For decades workplace safety and health experts have shaken their heads over the vast resource gap and penalty powers separating the Environmental Protection Agency (staff of approximately 18,000; fiscal year 2010 budget request of approximately $10 billion; noncompliance penalties commonly in the millions of dollars) from the threadbare staffing and funding of the Occupational Safety and Health Administration (staff of approximately 2,150; fiscal year 2009 budget of $513 million; enforcement penalties rarely in the millions.)

Today is Earth Day, an appropriate time to once and for all cease and desist with comparisons between EPA and OSHA.

Despite both agencies sharing a common history (created in a strangely Nixonian surge of social activism in the early 1970s), it’s game over. No contest. If the occupational safety and health community needed any more evidence, and by this point it really doesn’t, just look at events regarding EPA and OSHA since President Obama’s election last November.

EPA Administrator Lisa P. Jackson was nominated to lead the agency by then President-elect Obama on December 15, 2008 and confirmed by the Senate on January 23, 2009.

Today, April 22, President Obama has yet to nominate an OSHA chief. On April 13, Jordan Barab assumed the post of acting OSHA boss.

EPA Administrator Jackson has her own home page on the EPA web site —www.epa.gov/administrator

For OSHA acting chief Barab, the only info the OSHA web site is this: “Jordan Barab, Deputy Assistant Secretary and Acting Assistant Secretary for Occupational Safety and Health.” No bio.

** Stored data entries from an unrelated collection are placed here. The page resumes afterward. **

## src/pssc_pkg.sv

```systemverilog
// Package for the status and control pin logic of the rectifier.
// Assumes a 200 MHz core clock and a two-wire serial target on the pins.
package pssc_pkg;
  localparam int unsigned CLK_MHZ           = 200;
  localparam logic [3:0]  CTRL_ADDR_PATTERN = 4'hB;
  localparam logic [3:0]  ROM_ADDR_PATTERN  = 4'hA;
  localparam int unsigned ROM_DEPTH         = 128;
  localparam int unsigned ROM_AW            = 7;
  localparam int unsigned CTRL_DEPTH        = 16;
  localparam logic [7:0]  CMD_ON_OFF        = 8'h01;
  localparam logic [7:0]  CMD_FW_ON         = 8'h80;
  localparam logic [7:0]  ON_OFF_DEFAULT    = 8'h80;
  localparam int unsigned SYNC_STAGES       = 2;
  typedef enum logic [2:0] {
    PSSC_IDLE, PSSC_ADDR, PSSC_ADDR_ACK, PSSC_WRITE, PSSC_WRITE_ACK,
    PSSC_READ, PSSC_READ_ACK
  } pssc_state_t;
  typedef enum logic [1:0] {PSSC_TGT_NONE, PSSC_TGT_CTRL, PSSC_TGT_ROM} pssc_tgt_t;
endpackage : pssc_pkg

```

## src/pssc_mem_if.sv

```systemverilog
// Interface between the serial target and its byte memory.
// Assumes a single clock shared by both sides.
`timescale 1ns/1ps
interface pssc_mem_if;
  logic       wr_en;
  logic [6:0] wr_addr;
  logic [7:0] wr_data;
  logic [6:0] rd_addr;
  logic [7:0] rd_data;
  modport ctrl (output wr_en, output wr_addr, output wr_data, output rd_addr, input rd_data);
  modport mem  (input wr_en, input wr_addr, input wr_data, input rd_addr, output rd_data);
endinterface : pssc_mem_if

```

## src/pssc_mem.sv

```systemverilog
// Byte memory standing in for the separate serial EEPROM array.
// Assumes synchronous write and registered read on the core clock.
`timescale 1ns/1ps
module pssc_mem #(
  parameter int unsigned DEPTH = 128
) (
  input  wire logic  clock,
  pssc_mem_if.mem    port
);
  logic [7:0] store [DEPTH];
  logic [7:0] rd_data_ff;

  // Write port and registered read port
  always_ff @(posedge clock)
  begin
    if (port.wr_en)
    begin
      store[port.wr_addr] <= port.wr_data;
    end
    rd_data_ff <= store[port.rd_addr];
  end
  assign port.rd_data = rd_data_ff;
endmodule : pssc_mem

```

## src/pssc_top.sv

```systemverilog
// Status and control pin logic of the rectifier with its serial target.
// Assumes all pins but alert_event asynchronous to clock; nrst stands for bias power loss.
`timescale 1ns/1ps
module pssc_top
  import pssc_pkg::*;
(
  input  wire logic clock,
  input  wire logic nrst,
  input  wire logic remote_on_in,
  input  wire logic enable_n_in,
  input  wire logic write_lock_in,
  input  wire logic slot_select_2,
  input  wire logic slot_select_1,
  input  wire logic slot_select_0,
  input  wire logic input_in_range,
  input  wire logic output_present,
  input  wire logic over_temp_trip,
  input  wire logic over_voltage_trip,
  input  wire logic over_current_trip,
  input  wire logic alert_event,
  input  wire logic scl_in,
  input  wire logic sda_in,
  output logic      sda_out,
  output logic      sda_oe,
  output logic      main_output_on,
  output logic      input_good_out,
  output logic      output_good_out,
  output logic      fault_out,
  output logic      unit_inserted_out,
  output logic      alert_out,
  output logic      fw_override
);
  import pssc_pkg::*;

  localparam int unsigned NSYNC = 13;
  // Reset image of the pins: lock, slot selects, clock and data sit at their pull-up level
  localparam logic [NSYNC-1:0] SYNC_IDLE = 13'h0783;
  logic [NSYNC-1:0] raw_in;
  logic [NSYNC-1:0] sync1_ff;
  logic [NSYNC-1:0] sync2_ff;
  logic [NSYNC-1:0] nxt_sync1;
  logic [NSYNC-1:0] nxt_sync2;

  // Gather asynchronous pins for the two-stage synchroniser
  assign raw_in = {remote_on_in, enable_n_in, write_lock_in, slot_select_2, slot_select_1,
                   slot_select_0, input_in_range, output_present, over_temp_trip,
                   over_voltage_trip, over_current_trip, scl_in, sda_in};

  always_comb
  begin
    nxt_sync1 = raw_in;
    nxt_sync2 = sync1_ff;
  end

  always_ff @(posedge clock or negedge nrst)
  begin
    if (!nrst)
    begin
      sync1_ff <= SYNC_IDLE;
      sync2_ff <= SYNC_IDLE;
    end
    else
    begin
      sync1_ff <= nxt_sync1;
      sync2_ff <= nxt_sync2;
    end
  end

  logic       s_remote;
  logic       s_enable_n;
  logic       s_lock;
  logic [2:0] s_slot;
  logic       s_in_ok;
  logic       s_out_ok;
  logic       s_ot;
  logic       s_ov;
  logic       s_oc;
  logic       s_scl;
  logic       s_sda;
  assign {s_remote, s_enable_n, s_lock, s_slot, s_in_ok, s_out_ok, s_ot, s_ov, s_oc,
          s_scl, s_sda} = sync2_ff;

  // Serial bus edge and condition detection
  logic scl_d_ff;
  logic sda_d_ff;
  logic scl_rise;
  logic scl_fall;
  logic start_cond;
  logic stop_cond;
  assign scl_rise   = s_scl & ~scl_d_ff;
  assign scl_fall   = ~s_scl & scl_d_ff;
  assign start_cond = s_scl & scl_d_ff & sda_d_ff & ~s_sda;
  assign stop_cond  = s_scl & scl_d_ff & ~sda_d_ff & s_sda;

  pssc_state_t state_ff;
  pssc_state_t nxt_state;
  pssc_tgt_t   tgt_ff;
  pssc_tgt_t   nxt_tgt;
  logic [7:0]  shift_ff;
  logic [7:0]  nxt_shift;
  logic [3:0]  bit_ff;
  logic [3:0]  nxt_bit;
  logic        rnw_ff;
  logic        nxt_rnw;
  logic        first_ff;
  logic        nxt_first;
  logic [7:0]  ptr_ff;
  logic [7:0]  nxt_ptr;
  logic        sda_oe_ff;
  logic        nxt_sda_oe;
  logic        nack_ff;
  logic        nxt_nack;
  logic [7:0]  fw_on_off_ff;
  logic [7:0]  nxt_fw_on_off;
  logic        fw_taken_ff;
  logic        nxt_fw_taken;
  logic [7:0]  ctrl_rd;

  pssc_mem_if mem_port ();

  pssc_mem #(
    .DEPTH (ROM_DEPTH)
  ) u_mem (
    .clock (clock),
    .port  (mem_port)
  );

  // Controller readback: status bits reported only when the host asks
  always_comb
  begin
    ctrl_rd = 8'h00;
    if (ptr_ff == CMD_ON_OFF)
    begin
      ctrl_rd = fw_on_off_ff;
    end
    else
    begin
      ctrl_rd = {s_in_ok, s_out_ok, s_ot, s_ov, s_oc, main_output_on, fw_taken_ff, ~s_lock};
    end
  end

  // Serial target next-state logic
  always_comb
  begin
    nxt_state     = state_ff;
    nxt_tgt       = tgt_ff;
    nxt_shift     = shift_ff;
    nxt_bit       = bit_ff;
    nxt_rnw       = rnw_ff;
    nxt_first     = first_ff;
    nxt_ptr       = ptr_ff;
    nxt_sda_oe    = sda_oe_ff;
    nxt_nack      = nack_ff;
    nxt_fw_on_off = fw_on_off_ff;
    nxt_fw_taken  = fw_taken_ff;
    mem_port.wr_en   = 1'b0;
    mem_port.wr_addr = ptr_ff[ROM_AW-1:0];
    mem_port.wr_data = shift_ff;
    mem_port.rd_addr = ptr_ff[ROM_AW-1:0];
    if (start_cond)
    begin
      nxt_state  = PSSC_ADDR;
      nxt_tgt    = PSSC_TGT_NONE; // Forget the last target so a stray stop clears nothing
      nxt_bit    = 4'h0;
      nxt_sda_oe = 1'b0;
    end
    else if (stop_cond)
    begin
      nxt_state  = PSSC_IDLE;
      nxt_sda_oe = 1'b0;
    end
    else
    begin
      case (state_ff)
        PSSC_IDLE:
          nxt_sda_oe = 1'b0;
        PSSC_ADDR:
          if (scl_rise)
          begin
            nxt_shift = {shift_ff[6:0], s_sda};
            nxt_bit   = bit_ff + 4'h1;
          end
          else if (scl_fall && bit_ff == 4'h8)
          begin
            nxt_rnw   = shift_ff[0];
            nxt_first = 1'b1;
            if (shift_ff[7:1] == {CTRL_ADDR_PATTERN, s_slot})
            begin
              nxt_tgt    = PSSC_TGT_CTRL;
              nxt_state  = PSSC_ADDR_ACK;
              nxt_sda_oe = 1'b1;
            end
            else if (shift_ff[7:1] == {ROM_ADDR_PATTERN, s_slot})
            begin
              nxt_tgt    = PSSC_TGT_ROM;
              nxt_state  = PSSC_ADDR_ACK;
              nxt_sda_oe = 1'b1;
            end
            else
            begin
              nxt_state = PSSC_IDLE;
            end
          end
        PSSC_ADDR_ACK:
          if (scl_fall)
          begin
            nxt_bit = 4'h0;
            if (rnw_ff)
            begin
              nxt_state  = PSSC_READ;
              nxt_shift  = (tgt_ff == PSSC_TGT_CTRL) ? ctrl_rd : mem_port.rd_data;
              nxt_sda_oe = ~((tgt_ff == PSSC_TGT_CTRL) ? ctrl_rd[7] : mem_port.rd_data[7]);
            end
            else
            begin
              nxt_state  = PSSC_WRITE;
              nxt_sda_oe = 1'b0;
            end
          end
        PSSC_WRITE:
          if (scl_rise)
          begin
            nxt_shift = {shift_ff[6:0], s_sda};
            nxt_bit   = bit_ff + 4'h1;
          end
          else if (scl_fall && bit_ff == 4'h8)
          begin
            nxt_state  = PSSC_WRITE_ACK;
            nxt_sda_oe = 1'b1;
            nxt_first  = 1'b0;
            if (first_ff)
            begin
              nxt_ptr = shift_ff;
            end
            else if (tgt_ff == PSSC_TGT_CTRL)
            begin
              if (ptr_ff == CMD_ON_OFF)
              begin
                nxt_fw_on_off = shift_ff;
                nxt_fw_taken  = 1'b1;
              end
            end
            else
            begin
              mem_port.wr_en = ~s_lock;
              nxt_ptr        = ptr_ff + 8'h01;
            end
          end
        PSSC_WRITE_ACK:
          if (scl_fall)
          begin
            nxt_state  = PSSC_WRITE;
            nxt_bit    = 4'h0;
            nxt_sda_oe = 1'b0;
          end
        PSSC_READ:
          if (scl_fall)
          begin
            nxt_bit = bit_ff + 4'h1;
            if (bit_ff == 4'h7)
            begin
              nxt_state  = PSSC_READ_ACK;
              nxt_sda_oe = 1'b0;
              if (tgt_ff == PSSC_TGT_ROM)
              begin
                nxt_ptr = ptr_ff + 8'h01;
              end
            end
            else
            begin
              nxt_shift  = {shift_ff[6:0], 1'b0};
              nxt_sda_oe = ~shift_ff[6];
            end
          end
        PSSC_READ_ACK:
          if (scl_rise)
          begin
            nxt_nack = s_sda;
          end
          else if (scl_fall)
          begin
            if (nack_ff)
            begin
              nxt_state = PSSC_IDLE;
            end
            else
            begin
              nxt_state  = PSSC_READ;
              nxt_bit    = 4'h0;
              nxt_shift  = (tgt_ff == PSSC_TGT_CTRL) ? ctrl_rd : mem_port.rd_data;
              nxt_sda_oe = ~((tgt_ff == PSSC_TGT_CTRL) ? ctrl_rd[7] : mem_port.rd_data[7]);
            end
          end
        default:
          nxt_state = PSSC_IDLE;
      endcase
    end
  end

  // Serial target registers; firmware state falls back to pin control on reset
  always_ff @(posedge clock or negedge nrst)
  begin
    if (!nrst)
    begin
      state_ff     <= PSSC_IDLE;
      tgt_ff       <= PSSC_TGT_NONE;
      shift_ff     <= 8'h00;
      bit_ff       <= 4'h0;
      rnw_ff       <= 1'b0;
      first_ff     <= 1'b0;
      ptr_ff       <= 8'h00;
      sda_oe_ff    <= 1'b0;
      nack_ff      <= 1'b0;
      fw_on_off_ff <= ON_OFF_DEFAULT;
      fw_taken_ff  <= 1'b0;
      scl_d_ff     <= 1'b1;
      sda_d_ff     <= 1'b1;
    end
    else
    begin
      state_ff     <= nxt_state;
      tgt_ff       <= nxt_tgt;
      shift_ff     <= nxt_shift;
      bit_ff       <= nxt_bit;
      rnw_ff       <= nxt_rnw;
      first_ff     <= nxt_first;
      ptr_ff       <= nxt_ptr;
      sda_oe_ff    <= nxt_sda_oe;
      nack_ff      <= nxt_nack;
      fw_on_off_ff <= nxt_fw_on_off;
      fw_taken_ff  <= nxt_fw_taken;
      scl_d_ff     <= s_scl;
      sda_d_ff     <= s_sda;
    end
  end

  // Open-drain data line: only ever pulls low
  assign sda_out = 1'b0;
  assign sda_oe  = sda_oe_ff;

  // Status pins, registered; high means released
  logic [5:0] stat_ff;
  logic [5:0] nxt_stat;
  logic       alert_ff;
  logic       nxt_alert;
  logic       fw_on;
  assign fw_on = (fw_on_off_ff & CMD_FW_ON) != 8'h00;

  always_comb
  begin
    nxt_stat[0] = s_remote & fw_on & ~s_enable_n;
    nxt_stat[1] = s_in_ok;
    nxt_stat[2] = s_out_ok;
    nxt_stat[3] = ~(s_ot | s_ov | s_oc | ~s_in_ok | ~s_out_ok);
    nxt_stat[4] = 1'b0;
    nxt_stat[5] = 1'b0;
    nxt_alert   = alert_ff | alert_event;
    if (stop_cond && tgt_ff == PSSC_TGT_CTRL && !alert_event)
    begin
      nxt_alert = 1'b0;
    end
  end

  always_ff @(posedge clock or negedge nrst)
  begin
    if (!nrst)
    begin
      stat_ff  <= 6'h00;
      alert_ff <= 1'b0;
    end
    else
    begin
      stat_ff  <= nxt_stat;
      alert_ff <= nxt_alert;
    end
  end

  assign main_output_on    = stat_ff[0];
  assign input_good_out    = stat_ff[1];
  assign output_good_out   = stat_ff[2];
  assign fault_out         = stat_ff[3];
  assign unit_inserted_out = stat_ff[4];
  assign alert_out         = ~alert_ff;
  assign fw_override       = fw_taken_ff;
endmodule : pssc_top

```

No photo. No nothing.

In a memo to all EPA employees posted on her homepage January 23, EPA chief Jackson made clear “five priorities that will receive my personal attention:” reducing greenhouse gas emissions; improving air quality; managing chemical risks; cleaning up hazardous waste sites; and protecting America’s water.

With only an interim agency head who cannot pre-empt the plans of his eventual full-time successor, it is impossible for OSHA to offer a similarly coherent preview of its priorities. At this point, OSHA’s major priorities are a guessing game.

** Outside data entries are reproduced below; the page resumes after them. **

### config.mk
export PLATFORM = sky130hd
export DESIGN_NAME = chs_host
export DESIGN_NICKNAME = d
export VERILOG_FILES = /design/src/inc/chs_pkg.sv /design/src/inc/chs_burst_if.sv /design/src/design/chs_burst_cap.sv /design/src/design/chs_host.sv
export SDC_FILE = /design/constraint.sdc
export NUM_CORES = 1
export LEC_CHECK = 0
export BUFFER_PORTS_ARGS = -buffer_cell sky130_fd_sc_hd__buf_4
export CORE_MARGIN = 5
export CORE_UTILIZATION = 55
export DETAILED_ROUTE_END_ITERATION = 6
export HOLD_SLACK_MARGIN = 0.02
export PLACE_DENSITY_LB_ADDON = 0.1
export SLEW_MARGIN = 20
export SYNTH_ARGS = -nofsm -noshare
export SYNTH_HDL_FRONTEND = slang
export SYNTH_SLANG_ARGS = --single-unit
### constraint.sdc
create_clock -name sys_clk -period 2.9 [get_ports sys_clk]
set_input_delay 0.145 -clock sys_clk [delete_from_list [all_inputs] [get_ports sys_clk]]
set_output_delay 0.145 -clock sys_clk [all_outputs]
set_load 0.01 [all_outputs]
[config.mk]
export PLATFORM = sky130hd
export DESIGN_NAME = charger_fault_thermal_fsm
export DESIGN_NICKNAME = d
export VERILOG_FILES = /design/src/charger_pkg.sv /design/src/charge_timer_if.sv /design/src/comparator_sync.sv /design/src/charge_timer.sv /design/src/charger_fault_thermal_fsm.sv
export VERILOG_INCLUDE_DIRS = /design/src
export SDC_FILE = /design/constraint.sdc
export NUM_CORES = 1
export LEC_CHECK = 0
export ABC_AREA = 0
export BUFFER_PORTS_ARGS = -buffer_cell sky130_fd_sc_hd__buf_2
export CAP_MARGIN = 30
export CORE_UTILIZATION = 58
export CTS_CLUSTER_DIAMETER = 60
export DETAILED_ROUTE_END_ITERATION = 12
export HOLD_SLACK_MARGIN = 0.12
export PLACE_DENSITY = 0.86
export SLEW_MARGIN = 20
export SYNTH_ARGS = -nofsm -noshare
export SYNTH_HDL_FRONTEND = slang
export SYNTH_SLANG_ARGS = --single-unit
[constraint.sdc]
create_clock -name clk_i -period 4.44 [get_ports clk_i]
set_input_delay 0.444 -clock clk_i [delete_from_list [all_inputs] [get_ports clk_i]]
set_output_delay 0.444 -clock clk_i [all_outputs]
set_load 0.1 [all_outputs]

Meanwhile, EPA has wasted little time in acting on its stated priorities. On April 17, agency administrator Jackson signed a proposed finding indicating that six greenhouse gases pose a threat to the health and welfare of the U.S. population. Said Jackson on her homepage: “Today's announcement should remind all Americans that change has come for the environment. Change has come to the EPA.”

Change at OSHA is similarly expected, but it’s all talk until a full-time assistant secretary of labor for occupational safety and health is confirmed by the Senate. With Barab being tabbed as an acting head, OSHA-watchers in Washington fear a full-time appointment could be delayed. It could be toward the end of 2009, a full year possibly after Obama’s election, that OSHA gets a leader who can articulate OSHA’s direction and priorities such as EPA’s Jackson has done.

Until then, OSHA will ramp up enforcement, sources tellISHN, as area and regional offices get the message from Labor Secretary Hilda Solis that she expects the agency to be a determined enforcer. But otherwise, the agency will be hamstrung to making news by announcing innocuous developments such as these from the month of April: a revision of OSHA’s field manual; exhibiting at the American Association of Occupational Health Nurses Expo; and issuing safety “quick tips” for the cleaning industry.

Meanwhile, EPA is making major news. In addition to issuing the “proposed endangerment finding” that “in both magnitude and probability, climate change is an enormous problem,” on April 21 Administrator Jackson signed a final rule to reinstate stricter reporting requirements for industrial and federal facilities that release toxic substances that threaten human health and the environment. The final rule reinstates Toxics Release Inventory (TRI) reporting requirements that were replaced by the TRI Burden Reduction Rule in December 2006. The 2009 Omnibus Appropriations Act, signed by President Obama on March 11, 2009, mandated that prior TRI reporting requirements be reestablished. These changes will apply to all TRI reports due July 1, 2009.

For two federal agencies charged with protecting vital U.S. resources (the environment for EPA and millions of worksites and workers for OSHA), the White House has put EPA on a fast track to assert its role, while OSHA is on no track at the moment, and likely will be for months to come.